In the worst case of high resistivity soil (ρ ≥ 500 Ωm), for apparatus with U_WA = 2.5 kV and a normalized HV line (N_G = 1 flash per km² per year, h = 10 m; L = 1 km), the dependence of the frequency of damage N_i was assessed:

• On the length l_c of LV circuits; see Figure 9;
• On the type of LV circuit (identified by the distance w between the conductors); see Figure 10;
• On the number n_c of connected LV circuits; see Figure 11 and Figure 12;
• On the withstand voltage U_WA of LV apparatus; see Figure 13 and Figure 14.

If a frequency of damage (N_I < 10⁻²) is assumed as practically negligible, it should be noted that:

• For LV circuits in a multipolar cable, protective measures against overvoltages due to the source of damage S4 are not needed, even in the most severe cases, such as HV lines several km long, soils with resistivity of several hundreds of Ωm, high values of N_G, and LV circuits several tens of meters long, powered by HV/LV transformers with primary rated voltage of up to 20 kV; see Figure 12 and Figure 14;
• For LV circuits in conduit, protective measures could be needed, only in the extraordinary case of product N_G ·L being not greater than ten and apparatus withstanding voltage U_W not lower than 2,5 kV; see Figure 13.

8. Conclusions

An approach has been presented and discussed to evaluate the frequency of damage of low voltage apparatus powered by a in housing HV/LV transformer against overvoltages due to nearby lightning flashes.
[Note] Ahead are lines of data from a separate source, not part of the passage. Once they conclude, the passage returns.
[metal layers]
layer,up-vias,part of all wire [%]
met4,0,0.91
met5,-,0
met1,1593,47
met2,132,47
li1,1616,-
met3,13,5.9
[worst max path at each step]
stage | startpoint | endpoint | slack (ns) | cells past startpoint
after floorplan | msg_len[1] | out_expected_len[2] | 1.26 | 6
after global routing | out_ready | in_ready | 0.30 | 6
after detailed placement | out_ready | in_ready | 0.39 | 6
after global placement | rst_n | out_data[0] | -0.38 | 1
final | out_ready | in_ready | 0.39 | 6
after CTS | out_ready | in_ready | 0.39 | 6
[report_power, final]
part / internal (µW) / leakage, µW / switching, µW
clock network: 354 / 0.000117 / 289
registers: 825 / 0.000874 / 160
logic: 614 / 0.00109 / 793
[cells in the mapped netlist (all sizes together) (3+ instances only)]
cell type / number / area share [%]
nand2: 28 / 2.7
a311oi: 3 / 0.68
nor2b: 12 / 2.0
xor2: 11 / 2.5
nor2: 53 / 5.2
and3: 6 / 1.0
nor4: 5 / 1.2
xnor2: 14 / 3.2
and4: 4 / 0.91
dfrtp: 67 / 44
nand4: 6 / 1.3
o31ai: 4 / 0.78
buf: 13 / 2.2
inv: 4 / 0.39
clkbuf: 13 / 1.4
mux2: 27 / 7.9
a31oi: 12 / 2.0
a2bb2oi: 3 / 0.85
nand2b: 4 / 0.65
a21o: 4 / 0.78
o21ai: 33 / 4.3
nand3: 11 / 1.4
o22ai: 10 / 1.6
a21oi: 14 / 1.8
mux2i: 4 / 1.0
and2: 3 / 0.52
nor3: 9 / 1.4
<file path="src/rtl/spi_ram_pkg.sv">
// Shared constants for the SPI-attached RAM: command opcodes, word widths, TX FSM encoding.
package spi_ram_pkg;

    localparam int CMD_W  = 10;
    localparam int DATA_W = 8;

    localparam logic [1:0] OP_WR_ADDR = 2'b00;
    localparam logic [1:0] OP_WR_DATA = 2'b01;
    localparam logic [1:0] OP_RD_ADDR = 2'b10;
    localparam logic [1:0] OP_RD_DATA = 2'b11;

    localparam logic [0:0] TX_IDLE    = 1'b0;
    localparam logic [0:0] TX_HOLD_ST = 1'b1;

endpackage

</file>
<file path="src/rtl/spi_ram_mem.sv">
// Single-port synchronous RAM with a read-enabled registered output; contents are never reset.
module spi_ram_mem
    import spi_ram_pkg::*;
#(
    parameter int MEM_DEPTH = 256,
    parameter int ADDR_SIZE = 8
) (
    input  logic                 i_clk,
    input  logic                 i_we,
    input  logic                 i_re,
    input  logic [ADDR_SIZE-1:0] i_addr,
    input  logic [DATA_W-1:0]    i_din,
    output logic [DATA_W-1:0]    o_dout
);

    logic [DATA_W-1:0] r_mem [MEM_DEPTH];
    logic [DATA_W-1:0] r_dout;

    // The output register only moves on a read so it can serve as the held TX word.
    always_ff @(posedge i_clk) begin
        if (i_we) r_mem[i_addr] <= i_din;
        if (i_re) r_dout <= r_mem[i_addr];
    end

    assign o_dout = r_dout;

endmodule

</file>
<file path="src/rtl/spi_ram.sv">
// Command decoder for the SPI slave word stream: address pointers, RAM access, TX hold FSM.
//   state      | meaning
//   TX_IDLE    | o_tx_valid low, o_tx_data holds last read word
//   TX_HOLD_ST | o_tx_valid high while r_hold_cnt counts down to zero
module spi_ram
    import spi_ram_pkg::*;
#(
    parameter int MEM_DEPTH = 256,
    parameter int ADDR_SIZE = 8,
    parameter int TX_HOLD   = 9
) (
    input  logic              i_clk,
    input  logic              i_rst_n,
    input  logic [CMD_W-1:0]  i_rx_data,
    input  logic              i_rx_valid,
    output logic [DATA_W-1:0] o_tx_data,
    output logic              o_tx_valid
);

    localparam int CNT_W = $clog2(TX_HOLD + 1);

    logic [ADDR_SIZE-1:0] r_wr_ptr;
    logic [ADDR_SIZE-1:0] r_rd_ptr;
    logic [0:0]           r_state;
    logic [CNT_W-1:0]     r_hold_cnt;
    logic                 r_tx_loaded;

    logic [1:0]           w_op;
    logic [ADDR_SIZE-1:0] w_payload;
    logic                 w_wr_addr;
    logic                 w_wr_data;
    logic                 w_rd_addr;
    logic                 w_rd_data;
    logic [ADDR_SIZE-1:0] w_mem_addr;
    logic [DATA_W-1:0]    w_mem_dout;

    assign w_op      = i_rx_data[CMD_W-1:CMD_W-2];
    assign w_payload = i_rx_data[ADDR_SIZE-1:0];
    assign w_wr_addr = i_rx_valid && (w_op == OP_WR_ADDR);
    assign w_wr_data = i_rx_valid && (w_op == OP_WR_DATA);
    assign w_rd_addr = i_rx_valid && (w_op == OP_RD_ADDR);
    assign w_rd_data = i_rx_valid && (w_op == OP_RD_DATA);

    assign w_mem_addr = w_wr_data ? r_wr_ptr : r_rd_ptr;

    spi_ram_mem #(
        .MEM_DEPTH (MEM_DEPTH),
        .ADDR_SIZE (ADDR_SIZE)
    ) u_mem (
        .i_clk  (i_clk),
        .i_we   (w_wr_data),
        .i_re   (w_rd_data),
        .i_addr (w_mem_addr),
        .i_din  (i_rx_data[DATA_W-1:0]),
        .o_dout (w_mem_dout)
    );

    always_ff @(posedge i_clk or negedge i_rst_n) begin
        if (!i_rst_n) begin
            r_wr_ptr <= '0;
            r_rd_ptr <= '0;
        end else begin
            if (w_wr_addr) r_wr_ptr <= w_payload;
            if (w_wr_data) r_wr_ptr <= r_wr_ptr + 1'b1;
            if (w_rd_addr) r_rd_ptr <= w_payload;
            if (w_rd_data) r_rd_ptr <= r_rd_ptr + 1'b1;
        end
    end

    always_ff @(posedge i_clk or negedge i_rst_n) begin
        if (!i_rst_n) begin
            r_state     <= TX_IDLE;
            r_hold_cnt  <= '0;
            r_tx_loaded <= 1'b0;
        end else begin
            if (w_rd_data) r_tx_loaded <= 1'b1;
            if (w_rd_data) begin
                r_state    <= TX_HOLD_ST;
                r_hold_cnt <= CNT_W'(TX_HOLD - 1);
            end else if (r_state == TX_HOLD_ST) begin
                if (i_rx_valid || (r_hold_cnt == '0)) begin
                    r_state    <= TX_IDLE;
                    r_hold_cnt <= '0;
                end else begin
                    r_hold_cnt <= r_hold_cnt - 1'b1;
                end
            end
        end
    end

    // The RAM output register is not reset, so mask it until the first read after reset.
    assign o_tx_data  = r_tx_loaded ? w_mem_dout : '0;
    assign o_tx_valid = (r_state == TX_HOLD_ST);

endmodule

</file>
Based on preliminary results of application, the following conclusions can be formulated:

• A typical 5/20 µs waveform can be assumed as typical of the U_H voltages induced on the HV line; a waveform with a similar rise time also characterizes the U_L voltage transmitted to the LV circuits through the HV/LV transformer;
• For values of the voltage U_H higher than the withstand voltage U_WH at the primary of the transformer, the voltage transmitted to the secondary of the transformer is independent of the length L of the HV line;
• The transfer coefficient C_T of overvoltages through an HV/LV transformer, intended as the ratio between the peak values of the voltage U_L at the secondary and that U_H at the primary (C_T = U_L/U_H), increases with the slope of the wave front of the HV voltage and decreases as the number and the length of the connected LV circuits increase;
• The HV/LV transformer significantly reduces common mode overvoltages: the value of transfer coefficient C_T consists of a few percent, or even less if the internal circuit configuration on the LV side is complex;
• Due to times at the peak of the voltage U_L, in the order of some microseconds, the propagation coefficient k_r along the LV circuit exhibits values close to unity, even for circuits of considerable length;
• The overvoltage stressing the apparatus is mainly due to induction phenomena by the lightning current flowing to ground nearby the HV line; indeed, these overvoltages increase as the area of induction loop (length and width of circuit) increases;
• The frequency of damage of LV apparatus supplied by circuits in multipolar cable is about a thousand times lower than the one relevant to circuits in plastic conduit;
• The frequency of damage of the LV apparatus increases weakly as the HV line nominal voltage increases;
• For a tolerable frequency of damage of reasonable value, the use of protection measures of the LV apparatus against overvoltages caused by the source S4 is practically not necessary. Exceptional cases of long circuits in conduit, powered by long HV overhead lines in areas with high N_G values, are usually covered by the LV SPDs installed for protection against overvoltages due to sources S1 and S3.